**Input data:**
=== Begin Enclosure ===

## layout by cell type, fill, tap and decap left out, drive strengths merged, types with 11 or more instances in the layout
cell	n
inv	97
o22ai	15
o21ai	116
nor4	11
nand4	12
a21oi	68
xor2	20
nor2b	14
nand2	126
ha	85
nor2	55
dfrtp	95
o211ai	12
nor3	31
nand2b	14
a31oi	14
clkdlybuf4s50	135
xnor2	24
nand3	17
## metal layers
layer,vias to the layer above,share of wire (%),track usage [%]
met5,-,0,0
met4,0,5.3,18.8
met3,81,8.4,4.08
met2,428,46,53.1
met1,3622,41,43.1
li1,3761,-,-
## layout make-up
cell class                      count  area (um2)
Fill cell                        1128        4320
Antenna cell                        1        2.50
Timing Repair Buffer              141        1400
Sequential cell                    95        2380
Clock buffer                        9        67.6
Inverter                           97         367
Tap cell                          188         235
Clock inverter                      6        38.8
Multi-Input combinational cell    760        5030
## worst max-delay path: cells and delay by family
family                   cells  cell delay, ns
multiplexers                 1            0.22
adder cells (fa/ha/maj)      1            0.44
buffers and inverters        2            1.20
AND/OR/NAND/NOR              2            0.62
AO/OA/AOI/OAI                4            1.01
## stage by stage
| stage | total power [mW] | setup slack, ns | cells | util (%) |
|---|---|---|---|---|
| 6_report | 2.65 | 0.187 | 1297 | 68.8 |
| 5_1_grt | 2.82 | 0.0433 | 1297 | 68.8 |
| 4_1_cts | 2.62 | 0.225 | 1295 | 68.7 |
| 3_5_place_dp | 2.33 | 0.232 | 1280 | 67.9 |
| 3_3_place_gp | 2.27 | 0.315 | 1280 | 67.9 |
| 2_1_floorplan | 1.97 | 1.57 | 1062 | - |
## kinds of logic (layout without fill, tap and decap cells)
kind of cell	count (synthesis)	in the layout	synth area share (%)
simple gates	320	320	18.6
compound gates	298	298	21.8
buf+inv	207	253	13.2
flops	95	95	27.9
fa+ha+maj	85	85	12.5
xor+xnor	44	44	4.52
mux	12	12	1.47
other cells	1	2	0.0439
File: config.mk
export PLATFORM = sky130hd
export DESIGN_NAME = axi_4_lite_master
export DESIGN_NICKNAME = d
export VERILOG_FILES = /design/src/rtl/axi_4_lite_master.sv
export SDC_FILE = /design/constraint.sdc
export NUM_CORES = 1
export LEC_CHECK = 0
export CORE_UTILIZATION = 44
export DETAILED_ROUTE_END_ITERATION = 8
export PLACE_DENSITY_LB_ADDON = 0.1
export SYNTH_ARGS = -nofsm -noshare
export SYNTH_HDL_FRONTEND = slang
export SYNTH_SLANG_ARGS = --single-unit
File: constraint.sdc
create_clock -name AXI_aclk -period 9.1 [get_ports AXI_aclk]
set_clock_uncertainty 0.1 [all_clocks]
set_input_delay 2.73 -clock AXI_aclk [delete_from_list [all_inputs] [get_ports AXI_aclk]]
set_output_delay 2.73 -clock AXI_aclk [all_outputs]
set_load 0.01 [all_outputs]
$ cat src/rtl/dmem_access_if.sv
// Backing-memory req/ack port of the MEM-stage data cache.
// master = cache side, slave = memory side.
interface dmem_access_if;
    logic        mem_req;
    logic        mem_we;
    logic [31:0] mem_addr;
    logic [31:0] mem_wdata;
    logic [31:0] mem_rdata;
    logic        mem_ack;

    modport master (
        output mem_req, mem_we, mem_addr, mem_wdata,
        input  mem_rdata, mem_ack
    );

    modport slave (
        input  mem_req, mem_we, mem_addr, mem_wdata,
        output mem_rdata, mem_ack
    );
endinterface
===== src/rtl/bot_irq_responder.sv =====
// bot_irq_responder: responder end of the bot-update request/acknowledge
// handshake in the clk50 domain. A synchronised request flag raises a level
// interrupt to the CPU. The CPU acknowledge then produces an IO_INT_ACK pulse
// that clears the flag, followed by a one-cycle drain before the next request.
// Optional watchdog: define BOT_IRQ_TIMEOUT_EN to force the acknowledge when
// the CPU stalls in REQ for TIMEOUT_CYCLES cycles.
module bot_irq_responder #(
  parameter int unsigned ACK_CYCLES     = 2,
  parameter int unsigned TIMEOUT_CYCLES = 1000,
  parameter int unsigned CNT_W          = 8
) (
  input  logic             clk50,
  input  logic             reset_n,
  input  logic             IO_BotUpdt_Sync,
  input  logic             cpu_int_ack,
  input  logic             irq_enable,
  input  logic             timeout_clr,
  output logic             interrupt,
  output logic             IO_INT_ACK,
  output logic             busy,
  output logic [CNT_W-1:0] upd_count,
  output logic             timeout_flag
);

  localparam int unsigned ACKW = (ACK_CYCLES > 1) ? $clog2(ACK_CYCLES) : 1;
  localparam logic [ACKW-1:0] ACK_LOAD = ACKW'(ACK_CYCLES - 1);

  typedef enum logic [1:0] {
    S_IDLE,
    S_REQ,
    S_ACK,
    S_DRAIN
  } state_t;

  state_t           r_state;
  state_t           w_next;
  logic [ACKW-1:0]  r_ack_cnt;
  logic             w_count;
  logic             r_interrupt;
  logic             r_io_ack;
  logic             r_busy;
  logic [CNT_W-1:0] r_upd_count;
  logic             w_timeout;

`ifdef BOT_IRQ_TIMEOUT_EN
  logic [31:0] r_to_cnt;
  logic        r_to_flag;

  // Watchdog fires on the TIMEOUT_CYCLES-th clock edge spent in REQ.
  assign w_timeout = (r_state == S_REQ) && (r_to_cnt == 32'(TIMEOUT_CYCLES - 1));

  // Watchdog cycle counter: cleared on entry to REQ, advances while in REQ.
  always_ff @(posedge clk50 or negedge reset_n) begin
    if (!reset_n) begin
      r_to_cnt <= '0;
    end else if ((r_state != S_REQ) && (w_next == S_REQ)) begin
      r_to_cnt <= '0;
    end else if (r_state == S_REQ) begin
      r_to_cnt <= r_to_cnt + 32'd1;
    end
  end

  // Sticky timeout flag; a new timeout takes priority over a clear request.
  always_ff @(posedge clk50 or negedge reset_n) begin
    if (!reset_n) begin
      r_to_flag <= 1'b0;
    end else if (w_timeout && !cpu_int_ack) begin
      r_to_flag <= 1'b1;
    end else if (timeout_clr) begin
      r_to_flag <= 1'b0;
    end
  end

  assign timeout_flag = r_to_flag;
`else
  logic w_unused_timeout_clr;

  assign w_unused_timeout_clr = timeout_clr;
  assign w_timeout            = 1'b0;
  assign timeout_flag         = 1'b0;
`endif

  // State register.
  always_ff @(posedge clk50 or negedge reset_n) begin
    if (!reset_n) begin
      r_state <= S_IDLE;
    end else begin
      r_state <= w_next;
    end
  end

  // Next-state decode and the "count this service" strobe.
  always_comb begin
    w_next  = r_state;
    w_count = 1'b0;
    case (r_state)
      S_IDLE: begin
        if (IO_BotUpdt_Sync && irq_enable) begin
          w_next = S_REQ;
        end
      end
      S_REQ: begin
        if (cpu_int_ack) begin
          w_next  = S_ACK;
          w_count = 1'b1;
        end else if (w_timeout) begin
          w_next  = S_ACK;
          w_count = 1'b1;
        end else if (!irq_enable) begin
          // Request withdrawn: still pulse the ack so the flag is discarded.
          w_next = S_ACK;
        end
      end
      S_ACK: begin
        if (r_ack_cnt == '0) begin
          w_next = S_DRAIN;
        end
      end
      S_DRAIN: begin
        w_next = S_IDLE;
      end
      default: begin
        w_next = S_IDLE;
      end
    endcase
  end

  // Ack pulse-width down-counter, loaded on entry to ACK.
  always_ff @(posedge clk50 or negedge reset_n) begin
    if (!reset_n) begin
      r_ack_cnt <= '0;
    end else if ((r_state != S_ACK) && (w_next == S_ACK)) begin
      r_ack_cnt <= ACK_LOAD;
    end else if ((r_state == S_ACK) && (r_ack_cnt != '0)) begin
      r_ack_cnt <= r_ack_cnt - 1'b1;
    end
  end

  // Registered Moore outputs, decoded from the state being entered.
  always_ff @(posedge clk50 or negedge reset_n) begin
    if (!reset_n) begin
      r_interrupt <= 1'b0;
      r_io_ack    <= 1'b0;
      r_busy      <= 1'b0;
    end else begin
      r_interrupt <= (w_next == S_REQ);
      r_io_ack    <= (w_next == S_ACK);
      r_busy      <= (w_next != S_IDLE);
    end
  end

  // Serviced-update counter, wraps silently.
  always_ff @(posedge clk50 or negedge reset_n) begin
    if (!reset_n) begin
      r_upd_count <= '0;
    end else if (w_count) begin
      r_upd_count <= r_upd_count + 1'b1;
    end
  end

  assign interrupt  = r_interrupt;
  assign IO_INT_ACK = r_io_ack;
  assign busy       = r_busy;
  assign upd_count  = r_upd_count;

endmodule
==> src/rtl/reg_writeback_queue.sv <==
// Ordered writeback queue between the ALU/load producers and the register file write port.
// Optional macro FORWARD_EN adds a combinational lookup of pending writes (fwd_reg/fwd_hit/fwd_data).
`timescale 1ns/1ps
module reg_writeback_queue #(
  parameter int DEPTH  = 4,
  parameter int ADDR_W = 5,
  parameter int DATA_W = 32
) (
  input  logic                     clock_in,
  input  logic                     reset_n,
  input  logic                     mem_valid,
  input  logic [ADDR_W-1:0]        mem_reg,
  input  logic [DATA_W-1:0]        mem_data,
  output logic                     mem_ready,
  input  logic                     alu_valid,
  input  logic [ADDR_W-1:0]        alu_reg,
  input  logic [DATA_W-1:0]        alu_data,
  output logic                     alu_ready,
  output logic [ADDR_W-1:0]        writeReg,
  output logic [DATA_W-1:0]        writeData,
  output logic                     regWrite,
`ifdef FORWARD_EN
  input  logic [ADDR_W-1:0]        fwd_reg,
  output logic                     fwd_hit,
  output logic [DATA_W-1:0]        fwd_data,
`endif
  output logic [$clog2(DEPTH):0]   count
);

  localparam int PTR_W = $clog2(DEPTH);

  logic [PTR_W-1:0]  wr_ptr_q, wr_ptr_d;
  logic [PTR_W-1:0]  rd_ptr_q, rd_ptr_d;
  logic [PTR_W:0]    count_q, count_d;
  logic [ADDR_W-1:0] reg_mem_q  [DEPTH];
  logic [DATA_W-1:0] data_mem_q [DEPTH];
  logic [ADDR_W-1:0] write_reg_q;
  logic [DATA_W-1:0] write_data_q;
  logic              reg_write_q;

  logic              full;
  logic              mem_acc;
  logic              alu_acc;
  logic              push;
  logic              pop;
  logic [ADDR_W-1:0] push_reg;
  logic [DATA_W-1:0] push_data;

  // Readiness uses start-of-cycle occupancy only, so a same-cycle pop never frees a slot.
  assign full      = (count_q == (PTR_W+1)'(DEPTH));
  assign mem_ready = !full;
  assign alu_ready = !full && !mem_valid;

  always_comb begin
    mem_acc   = mem_valid && !full;
    alu_acc   = alu_valid && !full && !mem_valid;
    push_reg  = mem_acc ? mem_reg  : alu_reg;
    push_data = mem_acc ? mem_data : alu_data;
    // Writes to r0 complete the handshake but are dropped.
    push      = (mem_acc || alu_acc) && (push_reg != '0);
    pop       = (count_q != '0);
    wr_ptr_d  = push ? wr_ptr_q + PTR_W'(1) : wr_ptr_q;
    rd_ptr_d  = pop  ? rd_ptr_q + PTR_W'(1) : rd_ptr_q;
    count_d   = count_q;
    case ({push, pop})
      2'b10:   count_d = count_q + (PTR_W+1)'(1);
      2'b01:   count_d = count_q - (PTR_W+1)'(1);
      default: count_d = count_q;
    endcase
  end

  always_ff @(posedge clock_in) begin
    if (push) begin
      reg_mem_q[wr_ptr_q]  <= push_reg;
      data_mem_q[wr_ptr_q] <= push_data;
    end
  end

  always_ff @(posedge clock_in or negedge reset_n) begin
    if (!reset_n) begin
      wr_ptr_q     <= '0;
      rd_ptr_q     <= '0;
      count_q      <= '0;
      write_reg_q  <= '0;
      write_data_q <= '0;
      reg_write_q  <= 1'b0;
    end else begin
      wr_ptr_q    <= wr_ptr_d;
      rd_ptr_q    <= rd_ptr_d;
      count_q     <= count_d;
      reg_write_q <= pop;
      if (pop) begin
        write_reg_q  <= reg_mem_q[rd_ptr_q];
        write_data_q <= data_mem_q[rd_ptr_q];
      end
    end
  end

  assign writeReg  = write_reg_q;
  assign writeData = write_data_q;
  assign regWrite  = reg_write_q;
  assign count     = count_q;

`ifdef FORWARD_EN
  logic [PTR_W-1:0] fwd_idx;

  // Scan oldest to youngest so the last match wins; the output register is older than any queued entry.
  always_comb begin
    fwd_hit  = 1'b0;
    fwd_data = '0;
    fwd_idx  = '0;
    if (fwd_reg != '0) begin
      if (reg_write_q && (write_reg_q == fwd_reg)) begin
        fwd_hit  = 1'b1;
        fwd_data = write_data_q;
      end
      for (int i = 0; i < DEPTH; i++) begin
        fwd_idx = rd_ptr_q + PTR_W'(i);
        if (((PTR_W+1)'(i) < count_q) && (reg_mem_q[fwd_idx] == fwd_reg)) begin
          fwd_hit  = 1'b1;
          fwd_data = data_mem_q[fwd_idx];
        end
      end
    end
  end
`endif

endmodule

=== End Enclosure ===

**Exercise prompt:** Return the material exactly as it stands above, but only from its first line to the line containing "layer,vias to the", both ends included.

**Response to this exercise:**
## layout by cell type, fill, tap and decap left out, drive strengths merged, types with 11 or more instances in the layout
cell	n
inv	97
o22ai	15
o21ai	116
nor4	11
nand4	12
a21oi	68
xor2	20
nor2b	14
nand2	126
ha	85
nor2	55
dfrtp	95
o211ai	12
nor3	31
nand2b	14
a31oi	14
clkdlybuf4s50	135
xnor2	24
nand3	17
## metal layers
layer,vias to the layer above,share of wire (%),track usage [%]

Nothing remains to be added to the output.